With a few of us willing to speak out, facing this storm of insanity becomes possible. Think global (blog global) and act local. Attend your town's selectboard and planning comission meetings. It's only an hour or two less of TV crap, or the great book that will be there when you get home.

Ask questions. Make them explain their decisions, or anything else you don't quite understand.

Visit the elementary school library and look through the books. Are the books you remember vividly still on the shelves? Why not?

Make o list of the ten books that gave you the most pleasure and inspiration as a child and DEMAND that the library have them available for todays youngsters.

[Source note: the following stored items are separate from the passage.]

File: src/rtl/booth_pkg.sv
// Shared types and helpers for the sequential radix-4 Booth multiplier.
package booth_pkg;

    typedef enum logic [1:0] {
        IDLE = 2'd0,
        CALC = 2'd1,
        DONE = 2'd2
    } booth_state_t;

    typedef enum logic [2:0] {
        ZERO = 3'd0,
        POS1 = 3'd1,
        POS2 = 3'd2,
        NEG1 = 3'd3,
        NEG2 = 3'd4
    } booth_op_t;

    // Bits needed to count the WIDTH/2 partial-product steps.
    function automatic int count_width(input int width);
        return (width / 2 > 1) ? $clog2(width / 2) : 1;
    endfunction

endpackage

Now, what else can we do? I think about this stuff, and am acting on my ideas.

#6 — March 24, 2005 @ 00:47AM — gonzo marx

the Library bit is excellent...also check in with the local school librarians...

spam yer congressmen and senators...every day

send em porn links too

did i say that out loud?

ooops

Excelsior!

#7 — March 24, 2005 @ 01:50AM — Dave Nalle [URL]

>>Visit the elementary school library and look through the books. Are the books you remember vividly still on the shelves? Why not?<<

And while you're at it, look at the pablum they've replaced your favorite books with. I was absolutely horrified when I went to my daughter's school library some years ago - not long before I took her out of public school - and found that their edition of the Brothers Grimm had all the stories changed to saccharine happy endings.

Dave

#8 — November 24, 2005 @ 23:45PM — Jordan Lacey

Ive just read the book, and in all Im happy people like Fracis Wheen are out there. If you like him its worth reading Thomas Franks "One Market Under God" another illuminating attack on the wank of modern economics. As a sympathiser with postmodern critique and healing approaches that do not meet the rigour of the double blind method I consider Wheens excessive intelligence and martyr like defence of the values of the enlightement cause him to miss some vital trends in modern Western society. With the demise of Christianity, people are looking for a new spiritual framework in which to place the experience of life. Reason is incapable of providing this for the vast majority of humanity. The best it can manage is the coldness of materialistic determinism or the silent scream of existentialism. Any attempt to take Reason into this domain (i.e. what the bleep do we know, the tao of physics) is dismissed. Irrational outlooks on life are a manifestation of this basic human need and the masters of Reason, including Wheen himself would be wise to start showing some compassion towards this need rather than ridiculing it. Otherwise 'snake oil merchants' really will capture the popular imagination and the so called dark age will be upon us.

#9 — November 25, 2005 @ 02:08AM — Dave Nalle [URL]

The other saw the economic policies dominated by wingnut ideologues that plunged the nation into deep recession,

Um, but Thatcher pulled England out of a recession and launched one of the few strong and enduring economies in Europe. It's one thing to rant, but that claim just flies in the face of all fact.